[...] Presque en face du village de Chartèves si coquettement assis sur un léger monticule, on apercevait, il y a quelques années, au milieu des eaux de la rivière une roche qui fut longtemps l'objet de la vénération publique; elle était appelée la Pierre de S. Caprais.
Or il faut vous dire que S. Caprais, évêque d'Agen, est le patron du village de Chartèves. L'histoire rapporte que ce saint évêque, qui s'était d'abord caché dans une caverne des environs d'Agen pour éviter la rigueur de la persécution qui sévissait dans l'Eglise, apprenant de quelle manière Sainte Foi combattait pour Jésus-Christ, fut animé de telle sorte à souffrir les tourments qu'il pria le Seigneur, s'il le jugeait digne de la gloire du martyre, de faire sortir de l'eau claire d'une des pierres de cette caverne: ce qui étant arrivé, il courut plein de confiance au lieu du combat où il soutint l'attaque avec tant de force qu'il mérita la palme du martyre, sous les empereurs Dacien et Maximien. La tradition ne s'est pas contentée de ce fait merveilleux en lui-même, elle a voulu avec le temps lui donner une touche locale et le poétiser à sa manière en transportant la scène du miracle sur un autre terrain. «Elle rapporte donc que le S. Pontife, fuyant devant les payens, était arrivé sur le sommet de la colline par laquelle est bordée au nord la vallée de la Marne, et là, entouré de toutes parts par de féroces persécuteurs, S. Caprais se voyait en danger d'être pris, puisqu'il n'était pas possible qu'il parvînt à s'échapper. Alors, moins par crainte du sort que lui préparaient les adorateurs des idoles, que dans la vue de manifester la puissance du Seigneur, S. Caprais avait piqué les flancs de son coursier; puis, du haut de la colline, le cheval avait franchi d'un seul bond la plaine qui le séparait de la rivière et était venu avec son cavalier tomber au milieu des eaux sur le rocher qui surgit pour le recevoir.

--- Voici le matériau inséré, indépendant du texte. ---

<file path="src/rtl/flash_seq_pkg.sv">
// flash_seq_pkg: state encoding, unlock addresses and command bytes shared by the flash program sequencer
package flash_seq_pkg;
  typedef enum logic [2:0] {
    IDLE      = 3'd0,
    UNLOCK1   = 3'd1,
    UNLOCK2   = 3'd2,
    PROGRAM   = 3'd3,
    ERASE_ARM = 3'd4,
    ERASE_U1  = 3'd5,
    ERASE_U2  = 3'd6,
    BUSY      = 3'd7
  } state_e;
  localparam logic [11:0] U1 = 12'h555;
  localparam logic [11:0] U2 = 12'h2AA;
  localparam logic [7:0] CMD_AA = 8'hAA;
  localparam logic [7:0] CMD_55 = 8'h55;
  localparam logic [7:0] CMD_A0 = 8'hA0;
  localparam logic [7:0] CMD_80 = 8'h80;
  localparam logic [7:0] CMD_10 = 8'h10;
  localparam logic [7:0] CMD_30 = 8'h30;
  localparam logic [7:0] CMD_F0 = 8'hF0;
  function automatic int cnt_w(input int a, input int b);
    int m;
    m = a > b ? a : b;
    return m < 2 ? 1 : $clog2(m);
  endfunction
endpackage

</file>
<file path="src/rtl/flash_seq_timer.sv">
// flash_seq_timer: loadable down-counter that parks at zero and flags it
module flash_seq_timer #(
  parameter int W = 16
) (
  input  logic         clk,
  input  logic         rst,
  input  logic         load_i,
  input  logic [W-1:0] val_i,
  input  logic         dec_i,
  output logic         zero_o
);
  logic [W-1:0] cnt_q;
  assign zero_o = cnt_q == '0;
  // load has priority over decrement; decrement stops at zero
  always_ff @(posedge clk) begin
    if (rst) cnt_q <= '0;
    else if (load_i) cnt_q <= val_i;
    else if (dec_i && !zero_o) cnt_q <= cnt_q - 1'b1;
  end
endmodule

</file>
<file path="src/rtl/flash_prg_sequencer.sv">
// flash_prg_sequencer: JEDEC-style unlock/program/erase command tracker; FLASH_SEQ_TIMEOUT_EN abandons stale partial unlocks
module flash_prg_sequencer
  import flash_seq_pkg::*;
#(
  parameter int PROG_CYCLES    = 20,
  parameter int ERASE_CYCLES   = 65535,
  parameter int TIMEOUT_CYCLES = 255
) (
  input  logic        m2,
  input  logic        reset,
  input  logic        cpu_wr_valid,
  input  logic [14:0] cpu_addr_in,
  input  logic [7:0]  cpu_data_in,
  input  logic        prg_write_enabled,
  output logic        flash_we_gate,
  output logic        busy,
  output logic        error,
  output logic [2:0]  seq_state
);
  localparam int CW = cnt_w(ERASE_CYCLES, TIMEOUT_CYCLES);
  state_e state_q, state_d;
  logic error_q, error_d;
  logic ld, dec, zero;
  logic [CW-1:0] ld_val;
  logic wr_en, wr, u1, u2;
  logic [7:0] d;
  logic unused_addr;
  assign unused_addr = ^cpu_addr_in[14:12];
  assign d = cpu_data_in;
  assign u1 = cpu_addr_in[11:0] == U1;
  assign u2 = cpu_addr_in[11:0] == U2;
  assign busy = state_q == BUSY;
  assign wr_en = cpu_wr_valid & prg_write_enabled;
  assign wr = wr_en & ~busy;
  assign flash_we_gate = wr;
  assign error = error_q;
  assign seq_state = state_q;
  flash_seq_timer #(.W(CW)) u_timer (
    .clk(m2), .rst(reset), .load_i(ld), .val_i(ld_val), .dec_i(dec), .zero_o(zero)
  );
  // state and sticky error register
  always_ff @(posedge m2) begin
    if (reset) begin
      state_q <= IDLE;
      error_q <= 1'b0;
    end else begin
      state_q <= state_d;
      error_q <= error_d;
    end
  end
  // command decode; only accepted writes advance, BUSY ignores writes and counts down
  always_comb begin
    state_d = state_q;
    error_d = error_q;
    ld = 1'b0;
    ld_val = '0;
    dec = 1'b0;
    case (state_q)
      IDLE: begin
        if (wr) state_d = (u1 && d == CMD_AA) ? UNLOCK1 : IDLE;
        if (wr && d == CMD_F0) error_d = 1'b0;
      end
      UNLOCK1: if (wr) state_d = (u2 && d == CMD_55) ? UNLOCK2 : IDLE;
      UNLOCK2: if (wr) state_d = !u1 ? IDLE : d == CMD_A0 ? PROGRAM : d == CMD_80 ? ERASE_ARM : IDLE;
      PROGRAM: if (wr) begin
        state_d = BUSY;
        ld = 1'b1;
        ld_val = CW'(PROG_CYCLES - 1);
      end
      ERASE_ARM: if (wr) state_d = (u1 && d == CMD_AA) ? ERASE_U1 : IDLE;
      ERASE_U1: if (wr) state_d = (u2 && d == CMD_55) ? ERASE_U2 : IDLE;
      ERASE_U2: if (wr) begin
        state_d = ((u1 && d == CMD_10) || d == CMD_30) ? BUSY : IDLE;
        ld = state_d == BUSY;
        ld_val = CW'(ERASE_CYCLES - 1);
      end
      BUSY: begin
        dec = 1'b1;
        if (zero) state_d = IDLE;
        if (wr_en) error_d = 1'b1;
      end
    endcase
`ifdef FLASH_SEQ_TIMEOUT_EN
    if (!wr && state_q inside {UNLOCK1, UNLOCK2, ERASE_ARM, ERASE_U1, ERASE_U2}) begin
      dec = 1'b1;
      if (zero) state_d = IDLE;
    end
    if (wr && state_d inside {UNLOCK1, UNLOCK2, ERASE_ARM, ERASE_U1, ERASE_U2}) begin
      ld = 1'b1;
      ld_val = CW'(TIMEOUT_CYCLES - 1);
    end
`else
`endif
  end
endmodule

</file>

En témoignage de ce trajet miraculeux, la pierre conserva l'empreinte des fers du cheval. On pouvait encore les voir il y a peu d'années. Alors malheur au marinier qui n'était pas en paix avec sa conscience et les saints. Le rocher était pour son frêle esquif un dangereux écueil. Aussi maintes fois arrivait-il que les bateaux venaient ou s'y briser ou chavirer avec leurs cargaisons, ce qui engagea l'administration, moins soucieuse des vieilles traditions que de l'intérêt matériel des navigateurs, à faire disparaître cette pierre jusqu'aux moindres fragments; et le batelier peut, de nos jours, naviguer sans crainte en cet endroit, que signala jadis plus d'un naufrage.